Task prompt:
Filter these entries, keeping only lines that hold the word "doPush".

┌─ Records to process

<file path="config.mk">
export PLATFORM = sky130hd
export DESIGN_NAME = router_input_port
export DESIGN_NICKNAME = d
export VERILOG_FILES = /design/src/rtl/router_pkg.sv /design/src/rtl/sync_fifo.sv /design/src/rtl/router_input_port.sv
export SDC_FILE = /design/constraint.sdc
export NUM_CORES = 1
export LEC_CHECK = 0
export BUFFER_PORTS_ARGS = -buffer_cell sky130_fd_sc_hd__buf_4
export CAP_MARGIN = 25
export CORE_MARGIN = 1
export CORE_UTILIZATION = 60
export CTS_BUF_LIST = sky130_fd_sc_hd__clkbuf_4
export DETAILED_ROUTE_END_ITERATION = 8
export PLACE_DENSITY_LB_ADDON = 0.1
export SLEW_MARGIN = 0
export SYNTH_ARGS = -nofsm -noshare
export SYNTH_HDL_FRONTEND = slang
export SYNTH_HIERARCHICAL = 1
export SYNTH_SLANG_ARGS = --single-unit
</file>
<file path="constraint.sdc">
create_clock -name clk -period 3.8 [get_ports clk]
set_input_delay 0.19 -clock clk [delete_from_list [all_inputs] [get_ports clk]]
set_output_delay 0.19 -clock clk [all_outputs]
set_load 0.02 [all_outputs]
</file>
<file path="src/rtl/router_pkg.sv">
// router_pkg: direction encodings and routing helpers shared by the router input port
package router_pkg;
  localparam int NUM_DIR = 5;
  localparam int ADDR_MAX = 32;
  localparam int FLIT_MAX = 512;
  typedef logic [NUM_DIR-1:0] dirT;
  localparam dirT DIR_L = 5'b10000;
  localparam dirT DIR_R = 5'b01000;
  localparam dirT DIR_U = 5'b00100;
  localparam dirT DIR_D = 5'b00010;
  localparam dirT DIR_PE = 5'b00001;
  function automatic logic [ADDR_MAX-1:0] addrField(input logic [FLIT_MAX-1:0] flit, input int lsb, input int w);
    return ADDR_MAX'(flit >> lsb) & ({ADDR_MAX{1'b1}} >> (ADDR_MAX - w));
  endfunction
  function automatic dirT xyRoute(input logic [ADDR_MAX-1:0] dstX, input logic [ADDR_MAX-1:0] dstY,
                                  input logic [ADDR_MAX-1:0] curX, input logic [ADDR_MAX-1:0] curY);
    return dstX > curX ? DIR_R : dstX < curX ? DIR_L : dstY > curY ? DIR_U : dstY < curY ? DIR_D : DIR_PE;
  endfunction
endpackage

</file>
<file path="src/rtl/sync_fifo.sv">
// sync_fifo: single-clock FIFO with registered count and combinational read of the oldest entry
module sync_fifo #(
  parameter int WIDTH = 64,
  parameter int DEPTH = 4
) (
  input  logic                         clk,
  input  logic                         rst,
  input  logic                         push,
  input  logic                         pop,
  input  logic [WIDTH-1:0]             din,
  output logic [WIDTH-1:0]             dout,
  output logic                         full,
  output logic                         empty,
  output logic [$clog2(DEPTH+1)-1:0]   count
);
  localparam int AW = $clog2(DEPTH);
  localparam int CW = $clog2(DEPTH + 1);
  logic [WIDTH-1:0] mem [DEPTH];
  logic [AW-1:0] wrPtr, rdPtr;
  logic doPush, doPop;
  assign full = count == CW'(DEPTH);
  assign empty = count == '0;
  assign doPush = push && !full;
  assign doPop = pop && !empty;
  assign dout = mem[rdPtr];
  always_ff @(posedge clk) begin
    if (!rst) begin
      wrPtr <= '0;
      rdPtr <= '0;
      count <= '0;
    end else begin
      if (doPush) wrPtr <= wrPtr + 1'b1;
      if (doPop) rdPtr <= rdPtr + 1'b1;
      count <= count + CW'(doPush) - CW'(doPop);
    end
  end
  always_ff @(posedge clk) begin
    if (doPush) mem[wrPtr] <= din;
  end
endmodule

</file>
<file path="src/rtl/router_input_port.sv">
// router_input_port: buffered mesh router input with XY/minimal-adaptive routing and a registered head slot
module router_input_port
  import router_pkg::*;
#(
  parameter int         DATA_WIDTH   = 64,
  parameter int         BUFFER_DEPTH = 4,
  parameter int         ADDR_W       = 8,
  parameter int         CUR_X        = 0,
  parameter int         CUR_Y        = 0,
  parameter logic [4:0] DIRECTION    = 5'b00001,
  parameter bit         ADAPTIVE     = 1'b0,
  parameter int         CNT_W        = 16
) (
  input  logic                              clk,
  input  logic                              rst,
  input  logic                              si,
  input  logic [DATA_WIDTH-1:0]             datai,
  output logic                              ri,
  output logic [NUM_DIR-1:0]                req,
  output logic [DATA_WIDTH-1:0]             datao,
  input  logic [NUM_DIR-1:0]                gnt,
  input  logic [NUM_DIR-1:0]                out_busy,
  output logic [$clog2(BUFFER_DEPTH+1)-1:0] occupancy,
  output logic [CNT_W-1:0]                  pkt_cnt,
  output logic                              err_gnt
);
  localparam int OCC_W = $clog2(BUFFER_DEPTH + 1);
  localparam logic [ADDR_MAX-1:0] CX = ADDR_MAX'(CUR_X);
  localparam logic [ADDR_MAX-1:0] CY = ADDR_MAX'(CUR_Y);
  logic [DATA_WIDTH-1:0] fifoDout, headData;
  logic fifoFull, fifoEmpty;
  logic [OCC_W-1:0] fifoCount;
  logic [ADDR_MAX-1:0] dstX, dstY;
  dirT headRoute, xyDir, yDir, loadRoute;
  logic consume, load, badGnt, swapToY;
  sync_fifo #(.WIDTH(DATA_WIDTH), .DEPTH(BUFFER_DEPTH)) fifo (
    .clk(clk), .rst(rst), .push(si && ri), .pop(load), .din(datai),
    .dout(fifoDout), .full(fifoFull), .empty(fifoEmpty), .count(fifoCount)
  );
  assign ri = !fifoFull;
  assign req = headRoute;
  assign datao = headData;
  assign occupancy = fifoCount + OCC_W'(|headRoute);
  // an empty head slot is encoded as an all-zero route
  assign consume = |headRoute && gnt == headRoute;
  assign load = !fifoEmpty && (headRoute == '0 || consume);
  assign badGnt = |(gnt & ~headRoute);
  assign dstX = addrField(FLIT_MAX'(fifoDout), DATA_WIDTH - ADDR_W, ADDR_W);
  assign dstY = addrField(FLIT_MAX'(fifoDout), DATA_WIDTH - 2 * ADDR_W, ADDR_W);
  assign xyDir = xyRoute(dstX, dstY, CX, CY);
  assign yDir = dstY > CY ? DIR_U : DIR_D;
  // divert a busy X hop into Y only when that is still minimal and does not send the flit back upstream
  assign swapToY = ADAPTIVE && (xyDir == DIR_R || xyDir == DIR_L) && |(xyDir & out_busy)
                   && dstY != CY && yDir != DIRECTION;
  assign loadRoute = swapToY ? yDir : xyDir;
  always_ff @(posedge clk) begin
    if (!rst) begin
      headData <= '0;
      headRoute <= '0;
      pkt_cnt <= '0;
      err_gnt <= 1'b0;
    end else begin
      if (load) begin
        headData <= fifoDout;
        headRoute <= loadRoute;
      end else if (consume) begin
        headRoute <= '0;
      end
      if (consume) pkt_cnt <= pkt_cnt + 1'b1;
      if (badGnt) err_gnt <= 1'b1;
    end
  end
endmodule

</file>
* Yosys cells after proc, flatten, opt, wreduce, memory -nomap -nowiden *
Memory sizes are Yosys's and may differ from the RTL's. A register that Yosys moved wholly into a read port is not among the register bits.
Cells that the tools add are included.

storage, ports and cells
  register bits after elaboration = 93
  bits in writable memories = 256
  output and inout port bits = 90
  memories kept = 1

operators by class
  $add $sub $neg = 6
  order comparisons = 4
  equality and inequality tests = 2
  muxes and demuxes = 10
  bitwise logic cells = 2
  reduce and logical (&&, ||, !) cells = 13

memory list
  memory    words  bits a word  read ports  clocked after memory_dff  write ports  line             RTL
  fifo.mem  4      64           1           1                         1            sync_fifo.sv:18  logic [WIDTH-1:0] mem [DEPTH];

operator list
  operator               number
  $mux 5                 4
  $add 16x1->16 const B  1
  $gt 8x1->1 const B     2
  $lt 8x1->1 const B     2
  $reduce_or 5->1        2
  $add 3x1->3            2
  $mux 2                 3
  $and 5x5->5            1
  $eq 5x5->1             1
  $logic_and 1x1->1      5
  $logic_not 5->1        1
  $not 5->5              1
  $add 2x1->2 const B    2
  $eq 3x3->1 const B     1
  $logic_not 3->1        1
  $mux 3                 1
  $sub 3x1->3            1
  $logic_not 1->1        2
  $mux 1                 2
  $reduce_bool 2->1      1
  $logic_or 1x1->1       1

* Longest topological paths before layout *
Gate-level depths: netlist of run 1.

  depth after elaboration = 7
  depth in mapped cells = 14
  mapped depth without buffers = 13

* Modules after synthesis *
The synthesis of run 1 kept the hierarchy.

modules (own cells, without submodules)
  module             instances  cells each  area an instance (um2)  sequential area each (um2)
  sync_fifo          1          385         9795.6                  7867.5
  router_input_port  1          406         3378.2                  1681.6

* Worst setup path before layout of run 1 *
OpenSTA, ideal clock, no wires.

  path kind = reg-to-reg
  from = register headRoute[0] (netlist: req[0])
  to = register fifo.count[2]
  setup time = 0.115 ns
  arrival time = 2.951 ns
  data required time = 3.685 ns
  setup slack = 0.734 ns
  stages on the path, launching flop included = 15
  buffers on the path = 1
  path through = dfxtp_1 -> inv_1 -> ha_1 -> and3_2 -> a2bb2oi_2 -> inv_2 -> buf_2 -> nor2b_1 -> ha_1 -> inv_1 -> ha_1 -> fa_1 -> xor2_1 -> xnor2_1 -> and2_1

on the way
  cells in the longest elaborated chain, start to end = 6
  elaborated cells on any way between the ends = 8
  classes of those cells = add/sub: 1; eq/ne: 1; reduce/logical: 6

RTL lines
  element                                        line                     RTL
  from (decl)                                    router_input_port.sv:34  dirT headRoute, xyDir, yDir, loadRoute;
  from (signal assigned)                         router_input_port.sv:65  headRoute <= loadRoute;
  $eq 5x5->1 or $reduce_or 5->1 (tied branches)  router_input_port.sv:45  assign consume = |headRoute && gnt == headRoute;
  $logic_and 1x1->1                              router_input_port.sv:45
  $logic_or 1x1->1 *                             router_input_port.sv:46  assign load = !fifoEmpty && (headRoute == '0 || consume);
  $logic_and 1x1->1 *                            router_input_port.sv:46
  net load                                       router_input_port.sv:35  logic consume, load, badGnt, swapToY;
  $logic_and 1x1->1 *                            sync_fifo.sv:24          assign doPop = pop && !empty;
  net fifo.doPop                                 sync_fifo.sv:20          logic doPush, doPop;
  $sub 3x1->3 *                                  sync_fifo.sv:34          count <= count + CW'(doPush) - CW'(doPop);
  to (signal assigned)                           sync_fifo.sv:34
  to (decl)                                      sync_fifo.sv:14          output logic [$clog2(DEPTH+1)-1:0] count

Mark *: on every way through the listed nets, which the timed path passes. The rest lies on a longest branch.
A chain may end at the register's enable or synchronous reset.

* Final worst setup path of run 1 *
  from = register headRoute[2] (netlist: req[2])
  to = register fifo.count[2]

on the way
  cells in the longest elaborated chain, start to end = 6
  elaborated cells on any way between the ends = 8
  classes of those cells = add/sub: 1; eq/ne: 1; reduce/logical: 6

RTL lines
  element                                        line
  $eq 5x5->1 or $reduce_or 5->1 (tied branches)  router_input_port.sv:45
  $logic_and 1x1->1                              router_input_port.sv:45
  $logic_or 1x1->1 *                             router_input_port.sv:46
  $logic_and 1x1->1 *                            router_input_port.sv:46
  $logic_and 1x1->1 *                            sync_fifo.sv:24
  net fifo.doPop                                 sync_fifo.sv:20
  $sub 3x1->3 *                                  sync_fifo.sv:34

Marks and branches as above.

==> results of run 1 <==
## cell usage in the layout (no fill, tap or decap), types with 6 or more instances in the layout
cell,instances
clkbuf_4,143
a21oi_1,74
clkinv_1,12
nor2_1,9
ha_1,12
o31ai_1,7
edfxtp_1,256
dfxtp_1,91
nor4_1,7
nand3_1,6
nand2_1,141
dlygate4sd3_1,69
buf_4,165
or4_1,9
mux4_2,60
inv_1,11
## critical path: cells and delay by family, from the launching register on
kind                     cells  cell delay (ns)
AND/OR/NAND/NOR              3             0.55
adder cells (fa/ha/maj)      4             1.17
XOR/XNOR                     2             0.32
flip-flops                   1             0.44
AO/OA/AOI/OAI                1             0.16
buffers and inverters        3             0.16
## path summary, 6_finish.rpt
check / startpoint / endpoint / slack [ns] / cells after the start
setup / recovery: req[2] / fifo/count[2] / 0.87 / 13
hold / removal: si / fifo/wrPtr[0] / 0.18 / 4
setup reg to reg: req[2] / fifo/count[2] / 0.87 / 13
hold reg to reg: datao[9] / datao[9] / 0.46 / 2
## kinds of logic (layout without fill, tap and decap cells)
family	after synthesis	in the layout	synth area share
and+or+nand+nor	205	205	0.0745
adders and majority gates	13	13	0.0129
muxes	68	68	0.114
xor gates and xnor gates	8	8	0.00532
DFF	349	349	0.725
buffers and inverters	56	410	0.0307
other	1	5	0.000285
AOI/OAI and AO/OA	91	91	0.0379
## metrics by stage
step	instances	hold WS, ns	utilization	instance area, µm²
after floorplan	792	0.289	-	13200
after global placement	1190	0.388	0.678	14400
after detailed placement	1190	0.393	0.678	14400
after CTS	1419	0.118	0.768	16400
after global routing	1423	0.187	0.770	16400
final	1424	0.176	0.770	16400
## area by class of cell
cell class / count / share of cell area
Clock buffer: 143 / 0.0655
Tap cell: 275 / 0.0210
Clock inverter: 17 / 0.00900
Sequential cell: 349 / 0.583
Inverter: 14 / 0.00336
Timing Repair Buffer: 236 / 0.120
Multi-Input combinational cell: 387 / 0.198
Antenna cell: 3 / 0.000458
## power breakdown
| part | internal, µW | leakage, µW | total, µW | switching, µW |
|---|---|---|---|---|
| combinational | 1280 | 0.00210 | 3090 | 1810 |
| clock | 1900 | 0.000728 | 3340 | 1440 |
| sequential | 4790 | 0.00310 | 5140 | 346 |
| total | 7970 | 0.00593 | 11600 | 3590 |
## state kept, by name (all words and copies together), names as in the netlist, named ones only
signal	count
err_gnt	1
datao	64
fifo/mem	256
fifo/wrPtr	2
req	3
fifo/rdPtr	2
fifo/count	3
pkt_cnt	16
## Yosys cell counts (3+ instances only)
| cell type | n | area [µm²] |
|---|---|---|
| nor2b_1 | 3 | 18.8 |
| nor4_1 | 7 | 43.8 |
| buf_6 | 6 | 67.6 |
| nor2_1 | 9 | 33.8 |
| and2_1 | 7 | 43.8 |
| mux2i_1 | 4 | 40.0 |
| nand3_1 | 6 | 30.0 |
| a21oi_1 | 74 | 370 |
| ha_1 | 12 | 150 |
| inv_1 | 11 | 41.3 |
| edfxtp_1 | 256 | 7690 |
| nand2_1 | 141 | 529 |
| buf_12 | 6 | 120 |
| xnor2_1 | 4 | 35.0 |
| xor2_1 | 4 | 35.0 |
| mux4_1 | 4 | 105 |
| or4_1 | 9 | 67.6 |
| buf_2 | 16 | 80.1 |
| o21ai_0 | 4 | 20.0 |
| o31ai_1 | 7 | 52.6 |
| clkbuf_1 | 8 | 30.0 |
| mux4_2 | 60 | 1350 |
| dfxtp_1 | 93 | 1860 |
| nand3_2 | 3 | 30.0 |
| nand4_1 | 3 | 18.8 |
## what timing repair did
item / CTS / global route
hold buffers: 69 / 0
hold endpoints to repair: 275 / 0
setup buffers: 0 / 0
## per-layer routing
layer  wire length, µm  up-vias
li1                  -     3640
met1             10800     3956
met2             14800      273
met3              1600       31
met4               372        0
met5                 0        -
==> run metrics, run 1 <==
status=finished clean; Arrival @ worst endpoint=3.49 ns; Hold Vio Cnt, Final=0; Pre-antenna DRT Iters=5; Initial Util=0.619; unrepaired setup endpoints after global routing=no; CP Cell Sequence=inv_1 -> ha_1 -> and3_2 -> a2bb2oi_4 -> inv_2 -> nor2b_1 -> ha_1 -> inv_1 -> ha_1 -> fa_1 -> xor2_1 -> xnor2_1 -> and2_1; share of layout cells above drive strength 1=0.346; Worst-Skew Late Latency=0.69 ns; Fill cells=1262; vias in the first global route=8352; #FFs+latches synth=349; Starting DRT DRC Count=493; CTS HTree Levels=3; die area=22600 µm²; Required @ worst endpoint=4.36 ns; Post-Syn Area=13200 µm²; post-DP HPWL=14900 µm; clk root buf=clkbuf_4; vias=7900; GR Layer Usage met2=0.447; CP max-delay cell=dfxtp_1; WL final=27500 µm; grt ovf=0; Synth Flop Type=edfxtp_1; CTS tree=built; Worst Max-Slew Pin Slew=1.03 ns; Final setup viols=0; first-pass GRT wire length=42800 µm; gr busiest metal=met2; Die Width=150 µm; Lkg Pwr=0.00593 µW; initial antenna violation count=2; VDD IR-drop max=0.444 mV; Tot Pwr=11600 µW; FFs w/ async S/R, synth=0; CP Capture Type=flip-flop; register area share after synthesis=0.725; via/cell ratio=5.55; setup tns final=0 ns; syn_area_per_cell=16.7 µm²; Ports=167; worst-path fanout max=4; die height=150 µm; number of synthesized flops with an enable pin=256; Nets=1165; clk buf depth=3; max-slew violations=0; # rows=53; core area=21300 µm²; CTS clock-pin slew for the worst setup and hold paths=0.06 ns; CTS buffer count=87; Multi-input gate area=3250 µm²; Fmax=342 MHz; final worst slack=0.875 ns; Syn-to-layout area delta=24.5%; largest net degree at the start of global routing=69; Post-route DRC=0; synth warn=6; Crit Path Class=flip-flop to flip-flop; Slew HR=0.311; Sequential Area=9560 µm²; worst slack, placed=0.888 ns; PD cells=705 nW/µm²; Startpoint Class=flip-flop; Tmin final=2.93 ns; input/output buffers=159; GPL Wtd Cong=0.824; CTS Sinks=349; Hold/Removal Path Class=input pin to flip-flop; Wirelength per Cell=19.3 µm; met3 usage=0.0527; GRT Total Usage=0.253; Final Skew=0.0362 ns; max incr delay on CP=0.44 ns; GR met1 Demand/Resource=0.310; Final Cycle Share=0.770; Unique masters post-synth=53; Max-Cap Viols=0; Cells after Synth=791; crit-path most repeated cell=ha_1; Post-DRT Antenna Nets=0; post-cts resize count=0
No activity file was read; power rests on OpenSTA's default activity.
==> run 2: changes to the inputs <==
CORE_UTILIZATION = 54   (was 60)
clock period = 2.4 ns   (was 3.8 ns; I/O delays follow)
==> run metrics, run 2 (synthesis gave the netlist of run 1 again) <==
status=finished clean; CP Capture Type=flip-flop; VDD IR-drop max=0.608 mV (+37%); die area=25000 µm² (+11%); max FFs per register=256 (unchanged); first-pass GRT wire length=44300 µm (+3.6%); Max-Cap Viols=0 (unchanged); Int Power=12900 µW (+62%); switching fraction of total power=0.314 (+0.00295); clock share of power=0.278 (-0.010); vias=8069 (+2.1%); share of layout cells above drive strength 1=0.384 (+0.0389); Syn-to-layout area delta=28.8%; Starting DRT DRC Count=583 (+18%); clk root buf=clkbuf_4; CTS Sinks=349 (unchanged); Design Area, Final=17000 µm² (+3.4%); Post-DRT Antenna Nets=0 (unchanged); Startpoint Class=flip-flop; initial antenna violation count=1 (-1); Wirelength per Cell=18.9 µm (-2.3%); Final setup viols=0 (unchanged); P_sw=5910 µW (+65%); Hold/Removal Path Class=input pin to flip-flop; grt ovf=0 (unchanged); CTS clock-pin slew for the worst setup and hold paths=0.07 ns (about the same); worst slack, placed=-0.0554 ns (-0.944 ns); max-slew violations=0 (unchanged); Ports=167 (unchanged); fin util=0.716 (-0.0541); # rows=56 (+5.7%); CTS HTree Levels=3 (unchanged); Lkg Pwr=0.00613 µW (+3.3%); Post-route DRC=0 (unchanged); input/output buffers=159 (unchanged); Pre-antenna DRT Iters=7 (+2); combinational fraction of design power=0.295 (+0.027); Fill cells=1594 (+26%); Post-DP Area=14900 µm² (+3.1%); CTS buffer count=89 (+2.3%); CTS tree=built; post-DP HPWL=16200 µm (+8.7%); Die Width=158 µm (+5.3%); Initial Util=0.556 (-0.0626); GPL Wtd Cong=0.822 (-0.15%); Worst Max-Slew Pin Slew=0.843 ns (-0.190 ns); most frequent cells in the layout=256 x edfxtp_1, 179 x buf_4, 151 x clkbuf_4, 141 x nand2_1, 87 x dfxtp_1; Worst-Skew Late Latency=0.71 ns (+0.02 ns); Cells after DPL=1260 (+5.9%); Reg power frac=0.426 (-0.018); Nets=1195 (+2.6%); worst-path fanout max=3 (-1); Arrival @ worst endpoint=2.96 ns (-0.53 ns); Required @ worst endpoint=3.01 ns (-1.35 ns); Crit Path Class=flip-flop to flip-flop; Final Skew=0.0410 ns (+0.00481 ns); Tmin final=2.36 ns (-0.569 ns); unrepaired setup endpoints after global routing=yes; die height=158 µm (+5.3%); commonest non-fill, non-tap cell in the layout=edfxtp_1; largest net degree at the start of global routing=66 (-4.3%); PD cells=1110 nW/µm² (+58%); vias in the first global route=8542 (+2.3%); Slew HR=0.438 (+0.127); GRT Total Usage=0.237 (-0.0168); clk buf depth=3 (unchanged); via/cell ratio=5.36 (-3.4%); fin cells=1505 (+5.7%); final worst slack=0.0433 ns (-0.831 ns); Hold Vio Cnt, Final=0 (unchanged); core area=23700 µm² (+11%); Fmax=424 MHz (+24%); Largest Register=fifo/mem; Final Cycle Share=0.982 (+0.212); WL final=28400 µm (+3.2%)
run 2: cell type report:
type	count	area [µm²]	share of cell area
antenna	5	12.5	0.000738
clock buffer	151	1130	0.0668
clock inverter	16	104	0.00612
inverter	14	57.6	0.00339
multi-input combinational	387	3370	0.199
sequential	349	9570	0.564
tap	319	399	0.0235
timing repair buffer	264	2310	0.136
run 2: timing repair:
item,in CTS,in global routing
cloned,0,0
hold endpoints to repair,275,0
endpoints found under the setup margin,5,3
hold buffers,69,0
pin swaps,9,8
resized for setup,12,7
buffers inserted,4,0
run 2: worst max-delay path, cell delays in order (launching register included):
cell and delay [ns]:
dfxtp_4 0.37, inv_2 0.04, ha_4 0.21, and3_4 0.16, a2bb2oi_4 0.13, inv_2 0.05
nor2b_4 0.13, ha_4 0.26, inv_4 0.03, ha_4 0.14, fa_2 0.33, xor2_1 0.17
xnor2_1 0.12, and2_1 0.13
run 2: through the flow:
stage / total power (µW) / hold WS (ns) / TNS (ns)
after detailed placement: 13500 / 0.324 / -0.0827
after global placement: 13300 / 0.318 / -0.0420
after global routing: 19800 / 0.0957 / -0.0500
after CTS: 19000 / 0.0670 / -0.00836
final: 18900 / 0.124 / 0
after floorplan: 11600 / 0.219 / -0.321
run 2: path summary, 6_finish.rpt:
check | startpoint | to | slack [ns] | cells after the start
worst max-delay path | req[0] | fifo/count[2] | 0.04 | 13
worst min-delay path | si | fifo/wrPtr[1] | 0.12 | 5
worst max register to register | req[0] | fifo/count[2] | 0.04 | 13
worst min register to register | datao[2] | datao[2] | 0.45 | 2
run 2: layer usage:
metal  GRT usage  share of wire
met1       0.293           0.40
met2       0.402           0.52
met3      0.0531          0.063
met4      0.0994          0.019
met5           0              0
run 2: power by group through the flow:
stage	Sequential [µW]	Clock [µW]	Combinational (µW)
after floorplan	8560	0	3010
after global placement	8070	0	5210
after detailed placement	8140	0	5310
after CTS	8040	5400	5570
after global routing	8120	5710	6000
final	8040	5250	5560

└─

Result of the task:
  logic doPush, doPop;
  assign doPush = push && !full;
      if (doPush) wrPtr <= wrPtr + 1'b1;
      count <= count + CW'(doPush) - CW'(doPop);
    if (doPush) mem[wrPtr] <= din;
  net fifo.doPop                                 sync_fifo.sv:20          logic doPush, doPop;
  $sub 3x1->3 *                                  sync_fifo.sv:34          count <= count + CW'(doPush) - CW'(doPop);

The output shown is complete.